Here's an app trying to authorize with Trello:

The upsides include users of a service not having to hand any personally identifiable information to third-party applications, and access can (or should be able to) be revoked at any time from the API provider's side.

Say I login to Twitter and authorize Buffer to post tweets on my behalf. I can login to Twitter again later, find Buffer in the list of apps I authorized, and revoke access... I don't even have to tell Buffer. Now if Buffer attempts further action using the same auth token, Twitter can just reject the request. If a user authenticates 20 different apps to access their data, they can easily cut one or more them off without affecting the others.

The downside is that it's more complicated to implement and use. "More complicated" doesn't always mean "better", but in this case it's worth it.


OAuth 2.0

Now this gets interesting... depending on your definition. 😏

There are two versions of OAuth, but 2.0 is not an upgrade to 1.0 - it's a replacement. It's a complete rewrite with similar end-goals, that attempts to reduce complexity, improve the experience in obtaining an auth token, and help separate the job of issuing tokens vs serving up the API endpoints. If only it were that simple!

You can read more about OAuth 2.0 in this (still applicable, I think) article by Eran Hammer, who was closely involved with its design. I think it's enough to know there's a difference, and that its design has been somewhat contentious, with one of the original authors even disowning it and then writing his own replacement. Worth reading about if you're planning on implementing your own API and wavering between which protocol to support.

The Slack API requires an application to specify which permissions and scopes it needs, and which channel in the workspace it should be attached to. Then they issue an an OAuth access token, which is attached to each request. In Postman, you can click the "Authorization" tab and select the OAuth 2.0 type.
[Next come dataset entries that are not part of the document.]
--- src/rtl/bit_serializer.sv ---
// Parallel-in, serial-out stage feeding the pattern recognizer's serial input.
// Valid/ready word intake, MSB/LSB-first shifting, end-of-word pulse, optional idle gap.
module bit_serializer #(
    parameter int   WIDTH    = 8,
    parameter int   GAP      = 1,
    parameter logic IDLE_BIT = 1'b1
) (
    input  logic             clk,
    input  logic             reset,
    input  logic [WIDTH-1:0] din,
    input  logic             din_valid,
    output logic             din_ready,
    input  logic             msb_first,
    output logic             a,
    output logic             a_valid,
    output logic             busy,
    output logic             done
);

    localparam int            CW       = $clog2(WIDTH);
    localparam logic [CW-1:0] BIT_LAST = CW'(WIDTH - 1);
    localparam logic [3:0]    GAP_LAST = 4'((GAP > 0) ? GAP - 1 : 0);

    typedef enum logic [1:0] {
        S_IDLE,
        S_SHIFT,
        S_GAP
    } state_t;

    state_t           state;
    state_t           state_next;
    logic [WIDTH-1:0] sreg;
    logic             order;
    logic [CW-1:0]    bit_cnt;
    logic [3:0]       gap_cnt;
    logic             last_bit;
    logic             accept;

    assign last_bit = (state == S_SHIFT) && (bit_cnt == BIT_LAST);
    assign accept   = din_valid && din_ready;

    always_ff @(posedge clk) begin
        if (reset) begin
            state   <= S_IDLE;
            sreg    <= '0;
            order   <= 1'b0;
            bit_cnt <= '0;
            gap_cnt <= '0;
        end else begin
            state <= state_next;
            if (accept) begin
                sreg    <= din;
                order   <= msb_first;
                bit_cnt <= '0;
            end else if (state == S_SHIFT) begin
                sreg    <= order ? {sreg[WIDTH-2:0], 1'b0} : {1'b0, sreg[WIDTH-1:1]};
                bit_cnt <= bit_cnt + CW'(1);
            end
            // gap counter restarts every time a word is shifting, so GAP always begins at 0
            if (state == S_GAP) begin
                gap_cnt <= gap_cnt + 4'd1;
            end else begin
                gap_cnt <= '0;
            end
        end
    end

    always_comb begin
        state_next = state;
        din_ready  = 1'b0;
        a          = IDLE_BIT;
        a_valid    = 1'b0;
        busy       = 1'b0;
        done       = 1'b0;
        case (state)
            S_IDLE: begin
                din_ready = 1'b1;
                if (din_valid) begin
                    state_next = S_SHIFT;
                end
            end
            S_SHIFT: begin
                a       = order ? sreg[WIDTH-1] : sreg[0];
                a_valid = 1'b1;
                busy    = 1'b1;
                done    = last_bit;
                // with no gap the next word may be taken on the last bit, keeping the line full
                din_ready = (GAP == 0) && last_bit;
                if (last_bit) begin
                    if (din_valid && (GAP == 0)) begin
                        state_next = S_SHIFT;
                    end else if (GAP > 0) begin
                        state_next = S_GAP;
                    end else begin
                        state_next = S_IDLE;
                    end
                end
            end
            S_GAP: begin
                busy = 1'b1;
                if (gap_cnt == GAP_LAST) begin
                    state_next = S_IDLE;
                end
            end
            default: begin
                state_next = S_IDLE;
            end
        endcase
    end

endmodule

--- config.mk ---
export PLATFORM = sky130hd
export DESIGN_NAME = bit_serializer
export DESIGN_NICKNAME = d
export VERILOG_FILES = /design/src/rtl/bit_serializer.sv
export SDC_FILE = /design/constraint.sdc
export NUM_CORES = 1
export LEC_CHECK = 0
export ABC_AREA = 1
export CAP_MARGIN = 10
export CORE_MARGIN = 3
export CORE_UTILIZATION = 60
export CTS_BUF_LIST = sky130_fd_sc_hd__clkbuf_8
export DETAILED_ROUTE_END_ITERATION = 8
export DONT_BUFFER_PORTS = 1
export GPL_TIMING_DRIVEN = 0
export PLACE_DENSITY = 0.76
export SYNTH_ARGS = -nofsm -noshare
export SYNTH_HDL_FRONTEND = slang
export SYNTH_SLANG_ARGS = --single-unit
--- constraint.sdc ---
create_clock -name clk -period 1.65 [get_ports clk]
set_input_delay 0.0825 -clock clk [delete_from_list [all_inputs] [get_ports clk]]
set_output_delay 0.0825 -clock clk [all_outputs]
set_load 0.1 [all_outputs]
==> metrics.md, run 1 <==
| Metric | Value |
|---|---|
| Fmax | between 600 and 700 MHz |
| Switching Fraction | 0.487 |
| Required time worst endpoint | between 1500 and 2000 ps |
| Top post-synthesis cells by area | dfxtp_1 (34%), nand2_1 (12%), ha_1 (9.5%), inv_1 (7.1%), a21oi_1 (5.2%) |
| Vias in the first global route | 729 |
| Seq pwr share | 0.275 |
| Clock power frac | 0.120 |
| Mapped Nets | 160 |
| Layout area overhead | 17.4% |
| Internal power | 1.27 mW |
| Outcome | finished clean |
| Global-route wire length before repair | between 3000 and 4000 um |
| WS Path Type | reg2out |
| Sw power | about 1.2 mW |
| Most common cell after layout, fill and taps aside | nand2_1 |
| Setup Skew | 3.22 ps |
| Hold Path Origin | din[7] |
| Die Y | 48 um |
| Worst vdd ir | 2.42 mV |
| Final ANT Viol Nets | 0 |
| Clock Latency Late Sink | between 200 and 300 ps |
| Crit. End Element | primary output |
| Comb pwr share | 0.605 |
| Total negative slack | 0 ps |
| # nets final | approximately 170 |
| Congestion Overflow GR | 0 |
| Layout cells sized above 1 | 0.248 |
| GP Congestion | 0.805 |
| DRC errors left | 0 |
| Slew Viols, Final | 0 |
| Clk buf depth | 2 |
| WHS Path Cells | 2 |
| Leakage | approximately 0.54 nW |
| Crit start category | flop |
| P per Cell Area | ~2000 nW/um^2 |
| Global Route Usage Sum | 0.204 |
| Reg2reg end | state[1]$_SDFFE_PP0P_ |
| Largest net degree at the start of global routing | 11 |
| CP Max Fanout | 5 |
| H-tree depth | 1 |
| Worst Path Arrival | about 1600 ps |
| Final worst setup slack | about 14 ps |
| Most used DFF post-synth | dfxtp_1 |
| Post-synth ARST share | 0 |
| Gate Count Post-Synth | 140 |
| Yosys top cell by area | dfxtp_1 |
| Clock Pin Slew Worst Setup and Hold Paths | ~60 ps |
| Slew headroom | 0.528 |
| Total power | between 2 and 2.5 mW |
| Setup violations, final | 0 |
| Final Hold Viols | 0 |
| RSZ-0062 raised after global routing | true |
| Yosys cell types | 25 |
| Post-synth EDFFs | 0 |
| DIE AREA | around 2300 um^2 |
| # rows | 14 |
| Vias | between 800 and 900 |
| Warnings from Yosys | 0 |
| Average size of a mapped cell | 7.56 um^2 |
| IO Pins | 17 |
| Minimum clock period | around 1600 ps |
| Drt wl/cell | approximately 13 um |
| # diodes | 0 |
| Max Cap Viol | 0 |
| CTS sink cnt | 18 |
| Fin crit share | 0.992 |
| Yosys top cell area share | 0.340 |
| DR pass1 iterations | 4 |
| WHS Endpoint | sreg[7]$_SDFFE_PP0P_ |
| Sequential-to-total area share from yosys stat | 0.340 |
| Worst Max-Slew Pin Slew | around 700 ps |
| Reg2reg path depth | 9 |
| CTS Root Cell | clkbuf_8 |
| Hold Path Class | in2reg |
| HPWL after DPL | around 1500 um |
| First DRT Iteration DRCs | 11 |
| Reg2reg start | state[1]$_SDFFE_PP0P_ |
| Starting Density | 0.671 |
| Commonest non-fill, non-tap cells in the layout | nand2_1 (33), inv_1 (18), dfxtp_1 (16) |
| CTS tree | done |
| CTS buffer count | 3 |
| Pre-CTS WS | -21.7 ps |
| Netlist Area Pre-Place | 1060 um^2 |
| Port bufs | 0 |
| Die extent in x | approximately 48 um |
| Synthesized flop and latch total | 18 |
| Final wirelength | around 2100 um |
| R2r setup slk | 90 ps |
| Initial antenna violation count | 0 |
| Placeable Area | roughly 1600 um^2 |
| Via/cell ratio | approximately 5.3 |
Paste the access token into the field on the right, and your request will automatically get an "Authorization" header with a value of Bearer <your-auth-token>.

Once an application obtains the auth token to access a user's data, that's the only thing it needs (there's no signature to calculate from multiple values like OAuth 1.0) until the token expires, so it must be submitted over https or risk a mitm attack.

Dropbox works similarly, where an app is registered with the permissions it needs... although with Dropbox the only permissions are pretty much "access everything" or "access a single folder". But then it provides an OAuth 2.0 token, which you attach to the requests, and has the same look as the Slack one.

The Ghost API works a bit differently. You can set a portion of the API, the part that requests data, to be public if you'd like. If you do that, then GETs on most data can be performed by attaching a publicly available client id and secret (a bit of a misnomer) to a request like &client_id=<client_id>&client_secret=<client_secret>. Getting the id and secret are a little awkward but not hard. If you keep it private, then it's two steps. You have to call one endpoint and pass it an x-www-form-urlencoded body like grant_type=password&username=<username>&password=<password>&client_id=<client_id>&client_secret=<client_secret>. That returns an OAuth 2.0 token for use with other requests.

The Google Books API provides two methods. An API key for public data requests, or OAuth 2.0 token for private data. What's nice about Google is that they provide a whole series of libraries in various languages to make accessing their APIs easier.


I hope you found something of interest here! After writing about quite a few APIs and having to figure out the authorization process for each, I've been considering their various approaches.

It seems like most services are using OAuth, and that OAuth 1.0 is not going away soon due to concerns that 2.0 is less secure. It also seems like a simple API key is fairly popular for services that only allow GET operations, but that there needs to be a way to reset an API key in the event it's accidentally exposed or shared with an application that turns out to be untrustworthy.